> **PROBLEM REQUIREMENTS**
Copy out all lines of the material below in which "pinf" occurs.
*-*-*
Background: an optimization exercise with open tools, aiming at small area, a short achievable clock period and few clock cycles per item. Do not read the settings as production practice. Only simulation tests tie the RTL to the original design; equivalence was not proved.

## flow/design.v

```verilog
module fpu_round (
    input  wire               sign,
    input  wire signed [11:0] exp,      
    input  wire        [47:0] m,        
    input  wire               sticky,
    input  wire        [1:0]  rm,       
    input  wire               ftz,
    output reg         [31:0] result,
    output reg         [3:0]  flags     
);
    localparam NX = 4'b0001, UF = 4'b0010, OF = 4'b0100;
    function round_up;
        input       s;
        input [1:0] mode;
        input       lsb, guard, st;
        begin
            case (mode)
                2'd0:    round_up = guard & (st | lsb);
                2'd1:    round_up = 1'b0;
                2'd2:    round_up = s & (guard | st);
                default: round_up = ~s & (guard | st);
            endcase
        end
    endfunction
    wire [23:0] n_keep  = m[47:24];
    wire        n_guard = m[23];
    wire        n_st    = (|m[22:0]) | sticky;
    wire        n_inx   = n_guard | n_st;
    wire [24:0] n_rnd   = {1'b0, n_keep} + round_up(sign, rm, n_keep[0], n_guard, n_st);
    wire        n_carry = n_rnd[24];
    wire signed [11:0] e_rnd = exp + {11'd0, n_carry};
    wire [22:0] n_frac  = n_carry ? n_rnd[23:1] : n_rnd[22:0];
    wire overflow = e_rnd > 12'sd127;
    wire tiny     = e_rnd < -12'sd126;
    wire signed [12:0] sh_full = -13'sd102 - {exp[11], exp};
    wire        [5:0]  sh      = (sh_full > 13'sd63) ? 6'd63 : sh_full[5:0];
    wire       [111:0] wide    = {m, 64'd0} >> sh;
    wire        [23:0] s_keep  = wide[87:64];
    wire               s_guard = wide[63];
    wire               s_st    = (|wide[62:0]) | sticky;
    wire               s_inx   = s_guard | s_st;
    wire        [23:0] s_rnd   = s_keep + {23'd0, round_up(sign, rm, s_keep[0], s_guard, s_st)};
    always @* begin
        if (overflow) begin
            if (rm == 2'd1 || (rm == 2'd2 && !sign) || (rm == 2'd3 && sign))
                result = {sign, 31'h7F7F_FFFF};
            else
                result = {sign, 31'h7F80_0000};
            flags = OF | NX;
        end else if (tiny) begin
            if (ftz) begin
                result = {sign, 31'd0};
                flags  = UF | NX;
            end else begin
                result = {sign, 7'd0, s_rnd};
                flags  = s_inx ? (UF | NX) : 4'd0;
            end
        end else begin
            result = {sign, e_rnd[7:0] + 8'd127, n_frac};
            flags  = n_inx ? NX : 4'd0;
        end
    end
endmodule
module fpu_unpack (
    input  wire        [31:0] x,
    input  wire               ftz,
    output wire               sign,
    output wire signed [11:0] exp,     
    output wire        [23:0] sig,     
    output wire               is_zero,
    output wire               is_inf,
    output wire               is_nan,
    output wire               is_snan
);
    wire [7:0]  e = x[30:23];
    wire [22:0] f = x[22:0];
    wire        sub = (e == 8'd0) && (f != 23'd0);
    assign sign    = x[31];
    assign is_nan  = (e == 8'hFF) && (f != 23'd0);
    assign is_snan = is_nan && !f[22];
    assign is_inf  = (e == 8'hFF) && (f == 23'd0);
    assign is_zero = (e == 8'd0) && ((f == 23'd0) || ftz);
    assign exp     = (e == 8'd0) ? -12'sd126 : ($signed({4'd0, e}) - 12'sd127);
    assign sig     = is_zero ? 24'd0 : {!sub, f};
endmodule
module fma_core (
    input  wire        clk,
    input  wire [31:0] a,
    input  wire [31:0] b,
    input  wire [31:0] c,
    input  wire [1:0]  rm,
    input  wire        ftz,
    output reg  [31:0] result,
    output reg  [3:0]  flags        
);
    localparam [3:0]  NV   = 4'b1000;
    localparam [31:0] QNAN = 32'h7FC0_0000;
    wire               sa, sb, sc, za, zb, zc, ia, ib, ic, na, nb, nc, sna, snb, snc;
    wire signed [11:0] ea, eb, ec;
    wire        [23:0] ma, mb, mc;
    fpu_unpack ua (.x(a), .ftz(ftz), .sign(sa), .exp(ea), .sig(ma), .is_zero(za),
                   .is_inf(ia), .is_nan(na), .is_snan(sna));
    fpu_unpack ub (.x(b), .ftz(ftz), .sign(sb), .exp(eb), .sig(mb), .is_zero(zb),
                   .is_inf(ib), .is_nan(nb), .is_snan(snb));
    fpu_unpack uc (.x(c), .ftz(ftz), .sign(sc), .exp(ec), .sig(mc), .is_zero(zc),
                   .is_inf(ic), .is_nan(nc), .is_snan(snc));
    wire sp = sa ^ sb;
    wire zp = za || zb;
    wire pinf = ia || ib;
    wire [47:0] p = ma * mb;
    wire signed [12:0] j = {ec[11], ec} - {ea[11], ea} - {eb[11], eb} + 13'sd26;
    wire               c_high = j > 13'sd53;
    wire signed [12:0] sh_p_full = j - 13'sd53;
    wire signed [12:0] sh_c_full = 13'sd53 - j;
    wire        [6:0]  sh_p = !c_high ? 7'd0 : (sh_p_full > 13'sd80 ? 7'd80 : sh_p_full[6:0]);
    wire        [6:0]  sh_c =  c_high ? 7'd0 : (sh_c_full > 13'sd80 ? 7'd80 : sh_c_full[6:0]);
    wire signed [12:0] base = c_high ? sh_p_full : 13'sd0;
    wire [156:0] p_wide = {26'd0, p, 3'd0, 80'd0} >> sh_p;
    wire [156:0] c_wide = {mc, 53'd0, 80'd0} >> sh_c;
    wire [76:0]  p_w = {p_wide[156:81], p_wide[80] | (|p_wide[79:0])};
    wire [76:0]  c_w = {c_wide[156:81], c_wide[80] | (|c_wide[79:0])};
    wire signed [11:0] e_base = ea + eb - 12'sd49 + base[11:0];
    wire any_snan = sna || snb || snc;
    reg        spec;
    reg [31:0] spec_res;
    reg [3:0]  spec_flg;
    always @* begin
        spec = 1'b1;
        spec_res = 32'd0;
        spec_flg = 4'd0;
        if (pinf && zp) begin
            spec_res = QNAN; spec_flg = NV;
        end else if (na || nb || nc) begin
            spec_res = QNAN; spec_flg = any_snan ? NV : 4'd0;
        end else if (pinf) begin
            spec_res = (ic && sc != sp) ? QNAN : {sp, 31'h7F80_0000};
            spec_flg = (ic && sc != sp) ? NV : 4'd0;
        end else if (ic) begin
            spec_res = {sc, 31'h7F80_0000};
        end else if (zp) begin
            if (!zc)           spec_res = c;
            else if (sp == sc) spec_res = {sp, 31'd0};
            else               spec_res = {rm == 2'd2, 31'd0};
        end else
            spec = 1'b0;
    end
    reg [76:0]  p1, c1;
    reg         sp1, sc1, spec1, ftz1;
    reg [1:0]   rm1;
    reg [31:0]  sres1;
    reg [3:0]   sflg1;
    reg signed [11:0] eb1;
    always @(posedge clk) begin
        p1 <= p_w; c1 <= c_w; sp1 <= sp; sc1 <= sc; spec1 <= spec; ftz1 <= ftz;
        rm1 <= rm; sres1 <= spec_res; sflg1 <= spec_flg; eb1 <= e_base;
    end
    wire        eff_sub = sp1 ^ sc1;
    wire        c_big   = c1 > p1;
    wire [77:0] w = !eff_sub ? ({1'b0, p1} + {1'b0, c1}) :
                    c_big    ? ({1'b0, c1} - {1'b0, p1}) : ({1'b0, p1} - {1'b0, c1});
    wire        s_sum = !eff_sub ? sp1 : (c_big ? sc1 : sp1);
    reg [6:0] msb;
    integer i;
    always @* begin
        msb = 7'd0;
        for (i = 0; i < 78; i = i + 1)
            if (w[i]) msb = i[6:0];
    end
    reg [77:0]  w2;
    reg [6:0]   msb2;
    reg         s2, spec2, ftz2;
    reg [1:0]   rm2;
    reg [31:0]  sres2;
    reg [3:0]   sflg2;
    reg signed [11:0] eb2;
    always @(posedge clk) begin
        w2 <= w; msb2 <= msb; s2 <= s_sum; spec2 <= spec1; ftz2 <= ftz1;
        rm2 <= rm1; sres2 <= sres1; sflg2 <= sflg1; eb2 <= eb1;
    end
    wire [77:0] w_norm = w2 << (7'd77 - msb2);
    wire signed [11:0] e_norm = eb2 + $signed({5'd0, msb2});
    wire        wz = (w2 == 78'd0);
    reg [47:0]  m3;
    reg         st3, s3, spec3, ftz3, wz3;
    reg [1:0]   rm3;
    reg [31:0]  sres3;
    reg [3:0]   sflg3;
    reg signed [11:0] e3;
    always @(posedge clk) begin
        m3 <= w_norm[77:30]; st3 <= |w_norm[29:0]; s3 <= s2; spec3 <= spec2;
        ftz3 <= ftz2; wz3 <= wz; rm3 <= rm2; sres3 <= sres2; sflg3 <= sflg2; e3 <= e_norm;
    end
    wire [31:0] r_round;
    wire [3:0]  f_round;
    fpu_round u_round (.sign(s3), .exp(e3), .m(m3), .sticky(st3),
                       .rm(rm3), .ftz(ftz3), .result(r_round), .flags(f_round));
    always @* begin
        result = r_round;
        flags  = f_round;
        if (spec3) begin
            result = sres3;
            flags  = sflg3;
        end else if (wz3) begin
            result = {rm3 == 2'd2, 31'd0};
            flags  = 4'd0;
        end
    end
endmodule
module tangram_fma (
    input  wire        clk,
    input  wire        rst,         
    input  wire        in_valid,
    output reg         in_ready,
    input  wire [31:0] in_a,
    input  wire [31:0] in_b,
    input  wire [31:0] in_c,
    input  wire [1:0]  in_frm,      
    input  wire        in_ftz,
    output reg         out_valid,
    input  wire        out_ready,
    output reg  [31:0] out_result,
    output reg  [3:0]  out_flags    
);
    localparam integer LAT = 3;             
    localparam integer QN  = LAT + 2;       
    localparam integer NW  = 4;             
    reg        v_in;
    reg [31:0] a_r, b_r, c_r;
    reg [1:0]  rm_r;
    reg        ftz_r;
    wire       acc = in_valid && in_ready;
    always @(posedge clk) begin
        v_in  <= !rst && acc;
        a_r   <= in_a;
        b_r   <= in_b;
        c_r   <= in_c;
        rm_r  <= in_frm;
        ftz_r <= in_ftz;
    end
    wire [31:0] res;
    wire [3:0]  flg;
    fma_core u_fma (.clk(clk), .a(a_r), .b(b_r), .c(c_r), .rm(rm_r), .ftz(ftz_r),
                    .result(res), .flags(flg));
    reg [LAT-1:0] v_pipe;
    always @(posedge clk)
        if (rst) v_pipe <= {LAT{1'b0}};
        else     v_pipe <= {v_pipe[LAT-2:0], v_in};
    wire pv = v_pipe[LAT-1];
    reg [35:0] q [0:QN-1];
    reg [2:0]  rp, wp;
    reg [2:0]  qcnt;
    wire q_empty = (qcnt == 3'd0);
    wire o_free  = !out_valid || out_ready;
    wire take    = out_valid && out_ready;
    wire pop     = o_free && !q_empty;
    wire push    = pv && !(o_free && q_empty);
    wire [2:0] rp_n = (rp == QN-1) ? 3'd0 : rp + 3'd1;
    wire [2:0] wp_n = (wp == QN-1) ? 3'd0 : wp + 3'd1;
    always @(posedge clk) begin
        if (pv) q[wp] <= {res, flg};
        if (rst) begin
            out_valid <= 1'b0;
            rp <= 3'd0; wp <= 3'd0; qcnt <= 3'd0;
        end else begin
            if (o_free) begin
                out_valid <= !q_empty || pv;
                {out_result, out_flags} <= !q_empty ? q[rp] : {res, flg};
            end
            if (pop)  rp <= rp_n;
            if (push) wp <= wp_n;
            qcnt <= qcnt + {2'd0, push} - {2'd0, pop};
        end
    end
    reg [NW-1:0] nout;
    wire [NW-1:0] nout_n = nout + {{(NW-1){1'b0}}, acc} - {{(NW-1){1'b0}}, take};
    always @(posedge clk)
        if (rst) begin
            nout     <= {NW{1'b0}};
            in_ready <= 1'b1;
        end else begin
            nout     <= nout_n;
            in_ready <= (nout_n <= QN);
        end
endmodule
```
*-*-*
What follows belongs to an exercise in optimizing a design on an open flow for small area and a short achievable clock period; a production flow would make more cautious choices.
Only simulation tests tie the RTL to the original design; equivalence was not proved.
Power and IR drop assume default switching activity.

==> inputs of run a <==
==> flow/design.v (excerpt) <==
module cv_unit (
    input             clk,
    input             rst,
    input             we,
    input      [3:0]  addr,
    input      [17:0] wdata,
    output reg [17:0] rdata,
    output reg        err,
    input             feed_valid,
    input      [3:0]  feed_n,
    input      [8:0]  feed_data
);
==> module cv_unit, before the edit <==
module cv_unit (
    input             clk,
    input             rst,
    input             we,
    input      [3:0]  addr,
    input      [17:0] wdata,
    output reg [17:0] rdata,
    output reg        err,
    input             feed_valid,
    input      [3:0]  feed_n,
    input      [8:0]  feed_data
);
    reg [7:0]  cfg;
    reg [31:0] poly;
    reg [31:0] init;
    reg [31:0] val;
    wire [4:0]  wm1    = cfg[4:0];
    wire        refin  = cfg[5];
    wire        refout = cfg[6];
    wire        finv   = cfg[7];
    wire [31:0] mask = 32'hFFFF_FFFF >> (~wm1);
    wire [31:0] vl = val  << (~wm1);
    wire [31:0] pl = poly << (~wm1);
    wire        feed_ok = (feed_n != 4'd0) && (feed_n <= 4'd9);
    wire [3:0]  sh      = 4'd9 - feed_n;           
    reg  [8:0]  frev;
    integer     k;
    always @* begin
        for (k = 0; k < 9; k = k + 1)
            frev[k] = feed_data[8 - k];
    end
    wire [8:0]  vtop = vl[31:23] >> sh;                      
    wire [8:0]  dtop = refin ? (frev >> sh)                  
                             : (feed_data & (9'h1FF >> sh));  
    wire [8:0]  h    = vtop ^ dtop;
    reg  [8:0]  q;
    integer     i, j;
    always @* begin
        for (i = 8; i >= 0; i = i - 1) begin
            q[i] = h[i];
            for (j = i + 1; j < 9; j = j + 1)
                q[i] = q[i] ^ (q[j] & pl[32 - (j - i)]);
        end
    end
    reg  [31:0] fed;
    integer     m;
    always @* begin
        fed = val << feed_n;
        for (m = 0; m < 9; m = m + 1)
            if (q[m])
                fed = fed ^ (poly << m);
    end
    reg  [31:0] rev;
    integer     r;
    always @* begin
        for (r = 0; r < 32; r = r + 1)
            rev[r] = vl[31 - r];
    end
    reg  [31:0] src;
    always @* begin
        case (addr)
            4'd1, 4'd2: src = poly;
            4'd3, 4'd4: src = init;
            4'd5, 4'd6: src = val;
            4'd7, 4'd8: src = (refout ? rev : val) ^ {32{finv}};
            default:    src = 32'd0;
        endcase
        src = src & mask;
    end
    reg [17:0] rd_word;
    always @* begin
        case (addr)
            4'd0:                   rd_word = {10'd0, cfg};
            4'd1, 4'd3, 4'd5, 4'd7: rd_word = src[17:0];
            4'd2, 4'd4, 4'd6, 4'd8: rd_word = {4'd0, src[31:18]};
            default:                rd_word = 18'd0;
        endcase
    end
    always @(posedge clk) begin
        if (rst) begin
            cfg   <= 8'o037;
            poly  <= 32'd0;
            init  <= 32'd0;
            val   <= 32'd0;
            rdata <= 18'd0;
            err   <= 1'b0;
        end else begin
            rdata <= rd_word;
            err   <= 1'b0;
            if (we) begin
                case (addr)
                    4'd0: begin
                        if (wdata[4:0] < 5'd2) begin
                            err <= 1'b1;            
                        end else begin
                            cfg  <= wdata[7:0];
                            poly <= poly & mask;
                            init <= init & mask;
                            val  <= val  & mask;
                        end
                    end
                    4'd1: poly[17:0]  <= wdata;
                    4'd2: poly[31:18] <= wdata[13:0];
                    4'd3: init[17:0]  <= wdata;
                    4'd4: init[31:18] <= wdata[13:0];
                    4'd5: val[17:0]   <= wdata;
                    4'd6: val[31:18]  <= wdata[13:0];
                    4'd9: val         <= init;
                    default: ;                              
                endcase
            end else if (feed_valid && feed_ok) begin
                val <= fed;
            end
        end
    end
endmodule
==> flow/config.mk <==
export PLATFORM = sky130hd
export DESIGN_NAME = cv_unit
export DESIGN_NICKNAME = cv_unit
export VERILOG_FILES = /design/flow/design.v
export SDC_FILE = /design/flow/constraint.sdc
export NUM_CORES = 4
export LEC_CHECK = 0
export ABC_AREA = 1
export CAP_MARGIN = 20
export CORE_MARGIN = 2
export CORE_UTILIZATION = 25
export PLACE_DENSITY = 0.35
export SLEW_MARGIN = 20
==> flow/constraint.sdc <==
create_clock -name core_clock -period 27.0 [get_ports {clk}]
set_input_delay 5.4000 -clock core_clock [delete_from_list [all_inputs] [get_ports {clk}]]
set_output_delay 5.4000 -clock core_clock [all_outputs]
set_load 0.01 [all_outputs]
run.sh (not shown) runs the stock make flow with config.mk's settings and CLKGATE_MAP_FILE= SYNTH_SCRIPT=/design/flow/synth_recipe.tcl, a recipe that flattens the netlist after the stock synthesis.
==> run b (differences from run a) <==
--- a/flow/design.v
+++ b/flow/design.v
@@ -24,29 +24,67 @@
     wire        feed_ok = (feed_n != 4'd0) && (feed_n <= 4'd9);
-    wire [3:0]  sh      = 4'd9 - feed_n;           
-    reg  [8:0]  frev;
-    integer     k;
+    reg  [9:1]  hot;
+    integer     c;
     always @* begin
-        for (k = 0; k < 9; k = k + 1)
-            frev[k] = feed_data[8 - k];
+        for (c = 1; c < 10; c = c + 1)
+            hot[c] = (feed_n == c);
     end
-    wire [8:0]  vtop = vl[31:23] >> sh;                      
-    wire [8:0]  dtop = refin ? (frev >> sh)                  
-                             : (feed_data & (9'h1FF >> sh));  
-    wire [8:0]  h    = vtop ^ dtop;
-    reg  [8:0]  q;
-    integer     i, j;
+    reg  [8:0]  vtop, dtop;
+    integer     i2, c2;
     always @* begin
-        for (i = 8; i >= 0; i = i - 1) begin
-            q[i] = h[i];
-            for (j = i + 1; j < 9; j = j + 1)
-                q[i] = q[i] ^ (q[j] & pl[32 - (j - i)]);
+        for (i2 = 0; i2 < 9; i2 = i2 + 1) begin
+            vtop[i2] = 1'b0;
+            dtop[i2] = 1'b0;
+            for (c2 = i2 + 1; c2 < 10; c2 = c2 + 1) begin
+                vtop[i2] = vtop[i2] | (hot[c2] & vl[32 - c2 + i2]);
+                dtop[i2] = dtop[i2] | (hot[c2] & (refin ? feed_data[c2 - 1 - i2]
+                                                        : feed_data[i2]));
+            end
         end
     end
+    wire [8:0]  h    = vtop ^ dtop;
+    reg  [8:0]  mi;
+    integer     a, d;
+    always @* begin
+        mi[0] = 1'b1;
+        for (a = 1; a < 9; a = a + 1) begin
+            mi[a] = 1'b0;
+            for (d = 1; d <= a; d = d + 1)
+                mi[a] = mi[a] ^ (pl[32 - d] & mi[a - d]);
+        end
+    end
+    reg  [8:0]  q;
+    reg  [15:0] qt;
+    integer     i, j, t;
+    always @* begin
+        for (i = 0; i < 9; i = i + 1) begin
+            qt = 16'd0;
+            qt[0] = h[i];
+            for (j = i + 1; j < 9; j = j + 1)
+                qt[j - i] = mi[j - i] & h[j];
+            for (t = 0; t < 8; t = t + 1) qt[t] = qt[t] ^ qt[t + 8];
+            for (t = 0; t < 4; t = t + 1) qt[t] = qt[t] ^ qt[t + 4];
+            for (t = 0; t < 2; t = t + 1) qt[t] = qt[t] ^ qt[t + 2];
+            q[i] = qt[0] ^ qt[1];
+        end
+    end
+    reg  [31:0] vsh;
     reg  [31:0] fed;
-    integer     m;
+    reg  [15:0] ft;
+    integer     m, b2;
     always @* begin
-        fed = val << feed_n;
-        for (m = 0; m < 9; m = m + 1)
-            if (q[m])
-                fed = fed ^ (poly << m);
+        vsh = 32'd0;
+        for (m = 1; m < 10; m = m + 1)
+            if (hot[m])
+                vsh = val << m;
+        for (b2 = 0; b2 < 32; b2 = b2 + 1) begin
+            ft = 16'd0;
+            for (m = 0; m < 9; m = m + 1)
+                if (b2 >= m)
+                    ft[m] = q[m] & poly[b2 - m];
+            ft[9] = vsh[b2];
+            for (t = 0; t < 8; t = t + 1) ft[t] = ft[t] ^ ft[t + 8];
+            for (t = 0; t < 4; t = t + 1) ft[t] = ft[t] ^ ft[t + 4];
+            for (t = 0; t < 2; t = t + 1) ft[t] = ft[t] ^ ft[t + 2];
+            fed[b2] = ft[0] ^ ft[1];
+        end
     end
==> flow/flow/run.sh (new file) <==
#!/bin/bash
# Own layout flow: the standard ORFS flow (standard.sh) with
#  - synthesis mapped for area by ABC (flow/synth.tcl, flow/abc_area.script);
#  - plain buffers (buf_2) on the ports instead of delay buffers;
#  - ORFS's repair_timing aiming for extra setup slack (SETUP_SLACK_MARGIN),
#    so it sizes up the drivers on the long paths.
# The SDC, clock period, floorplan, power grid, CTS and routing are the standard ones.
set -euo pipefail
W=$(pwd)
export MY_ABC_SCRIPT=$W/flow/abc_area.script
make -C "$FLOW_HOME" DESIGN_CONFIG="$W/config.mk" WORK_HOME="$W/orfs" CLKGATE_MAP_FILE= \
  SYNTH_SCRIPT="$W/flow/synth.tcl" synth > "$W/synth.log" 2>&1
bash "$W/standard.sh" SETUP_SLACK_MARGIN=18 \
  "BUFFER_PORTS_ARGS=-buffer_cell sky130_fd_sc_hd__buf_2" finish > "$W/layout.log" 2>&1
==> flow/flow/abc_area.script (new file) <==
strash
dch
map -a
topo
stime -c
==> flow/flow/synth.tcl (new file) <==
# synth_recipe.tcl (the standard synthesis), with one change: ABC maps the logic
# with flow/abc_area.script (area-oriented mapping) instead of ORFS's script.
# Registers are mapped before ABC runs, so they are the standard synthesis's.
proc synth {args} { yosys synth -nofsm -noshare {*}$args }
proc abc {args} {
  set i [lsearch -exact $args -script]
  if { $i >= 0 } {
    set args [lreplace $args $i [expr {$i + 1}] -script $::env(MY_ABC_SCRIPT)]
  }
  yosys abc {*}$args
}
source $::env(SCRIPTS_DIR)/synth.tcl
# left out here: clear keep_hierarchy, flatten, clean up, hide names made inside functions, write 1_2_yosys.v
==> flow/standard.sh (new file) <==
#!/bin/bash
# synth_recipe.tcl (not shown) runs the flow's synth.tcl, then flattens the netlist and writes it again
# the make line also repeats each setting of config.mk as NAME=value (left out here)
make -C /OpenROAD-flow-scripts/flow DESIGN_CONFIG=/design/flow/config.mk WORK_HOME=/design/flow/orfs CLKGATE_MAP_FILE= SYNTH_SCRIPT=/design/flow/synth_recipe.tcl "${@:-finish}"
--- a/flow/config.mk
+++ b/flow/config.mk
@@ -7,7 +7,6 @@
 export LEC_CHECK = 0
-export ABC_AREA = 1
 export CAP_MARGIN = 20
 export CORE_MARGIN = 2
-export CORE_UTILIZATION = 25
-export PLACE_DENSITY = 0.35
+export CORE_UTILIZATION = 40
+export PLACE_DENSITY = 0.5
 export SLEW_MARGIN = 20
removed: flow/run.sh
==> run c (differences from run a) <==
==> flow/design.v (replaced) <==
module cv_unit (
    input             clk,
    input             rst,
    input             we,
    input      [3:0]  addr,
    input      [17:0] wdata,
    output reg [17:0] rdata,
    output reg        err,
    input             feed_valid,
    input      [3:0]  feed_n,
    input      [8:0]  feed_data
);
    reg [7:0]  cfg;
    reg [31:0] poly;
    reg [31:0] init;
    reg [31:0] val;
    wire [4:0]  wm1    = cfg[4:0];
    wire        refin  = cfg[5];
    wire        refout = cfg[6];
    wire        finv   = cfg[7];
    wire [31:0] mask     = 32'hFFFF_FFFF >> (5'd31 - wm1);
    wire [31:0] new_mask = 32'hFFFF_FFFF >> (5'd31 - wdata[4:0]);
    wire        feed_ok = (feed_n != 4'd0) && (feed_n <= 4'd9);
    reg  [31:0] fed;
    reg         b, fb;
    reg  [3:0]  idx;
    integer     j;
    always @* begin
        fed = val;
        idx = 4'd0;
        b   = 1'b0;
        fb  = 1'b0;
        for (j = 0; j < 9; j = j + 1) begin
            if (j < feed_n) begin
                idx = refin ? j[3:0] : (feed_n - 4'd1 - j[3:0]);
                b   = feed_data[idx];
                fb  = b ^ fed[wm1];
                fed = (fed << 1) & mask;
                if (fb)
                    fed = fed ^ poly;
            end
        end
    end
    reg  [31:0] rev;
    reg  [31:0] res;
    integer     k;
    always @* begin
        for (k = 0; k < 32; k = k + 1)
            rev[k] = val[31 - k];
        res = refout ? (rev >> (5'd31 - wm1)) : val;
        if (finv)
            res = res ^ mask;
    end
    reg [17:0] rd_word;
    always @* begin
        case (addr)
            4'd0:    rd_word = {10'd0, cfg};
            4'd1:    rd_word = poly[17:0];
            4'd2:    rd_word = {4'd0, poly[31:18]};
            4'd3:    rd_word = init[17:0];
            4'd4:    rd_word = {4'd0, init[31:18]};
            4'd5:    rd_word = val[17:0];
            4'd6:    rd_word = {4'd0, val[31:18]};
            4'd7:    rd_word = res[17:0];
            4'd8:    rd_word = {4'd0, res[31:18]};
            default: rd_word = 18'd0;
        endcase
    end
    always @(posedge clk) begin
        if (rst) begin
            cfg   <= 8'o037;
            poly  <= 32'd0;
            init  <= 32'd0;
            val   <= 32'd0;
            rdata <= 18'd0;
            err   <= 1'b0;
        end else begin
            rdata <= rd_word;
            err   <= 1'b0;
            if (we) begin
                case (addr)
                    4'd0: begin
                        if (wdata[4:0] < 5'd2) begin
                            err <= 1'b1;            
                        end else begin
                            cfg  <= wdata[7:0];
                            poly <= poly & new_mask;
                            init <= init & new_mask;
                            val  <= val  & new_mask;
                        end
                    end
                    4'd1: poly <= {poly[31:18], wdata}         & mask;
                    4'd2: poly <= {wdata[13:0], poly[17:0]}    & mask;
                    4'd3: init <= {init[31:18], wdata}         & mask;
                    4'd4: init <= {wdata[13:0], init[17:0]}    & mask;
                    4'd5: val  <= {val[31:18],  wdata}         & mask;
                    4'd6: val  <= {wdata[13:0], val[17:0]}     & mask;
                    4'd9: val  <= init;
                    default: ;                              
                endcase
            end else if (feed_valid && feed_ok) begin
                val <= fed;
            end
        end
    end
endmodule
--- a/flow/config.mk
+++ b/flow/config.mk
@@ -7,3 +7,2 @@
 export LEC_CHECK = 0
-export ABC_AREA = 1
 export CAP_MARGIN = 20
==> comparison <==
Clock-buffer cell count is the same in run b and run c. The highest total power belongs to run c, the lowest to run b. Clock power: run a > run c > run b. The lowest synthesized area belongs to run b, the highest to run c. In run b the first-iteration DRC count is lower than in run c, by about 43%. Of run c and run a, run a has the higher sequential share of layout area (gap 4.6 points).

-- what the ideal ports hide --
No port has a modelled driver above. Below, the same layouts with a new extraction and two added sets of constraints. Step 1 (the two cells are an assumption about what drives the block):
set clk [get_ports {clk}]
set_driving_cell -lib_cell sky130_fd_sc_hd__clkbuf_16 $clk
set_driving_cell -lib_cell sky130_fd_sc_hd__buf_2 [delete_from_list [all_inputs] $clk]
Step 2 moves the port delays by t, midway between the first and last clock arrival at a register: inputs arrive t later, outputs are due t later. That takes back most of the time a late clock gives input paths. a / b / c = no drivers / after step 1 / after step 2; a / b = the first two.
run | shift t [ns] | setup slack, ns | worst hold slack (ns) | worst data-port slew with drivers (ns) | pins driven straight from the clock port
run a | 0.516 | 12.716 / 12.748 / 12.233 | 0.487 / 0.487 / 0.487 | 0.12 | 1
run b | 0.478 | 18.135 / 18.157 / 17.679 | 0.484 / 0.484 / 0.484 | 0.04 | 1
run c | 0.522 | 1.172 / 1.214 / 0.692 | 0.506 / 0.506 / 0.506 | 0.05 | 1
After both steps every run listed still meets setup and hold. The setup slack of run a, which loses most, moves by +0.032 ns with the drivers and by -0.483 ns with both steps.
*-*-*
> **EXERCISE RESULT**
    wire pinf = ia || ib;
        if (pinf && zp) begin
        end else if (pinf) begin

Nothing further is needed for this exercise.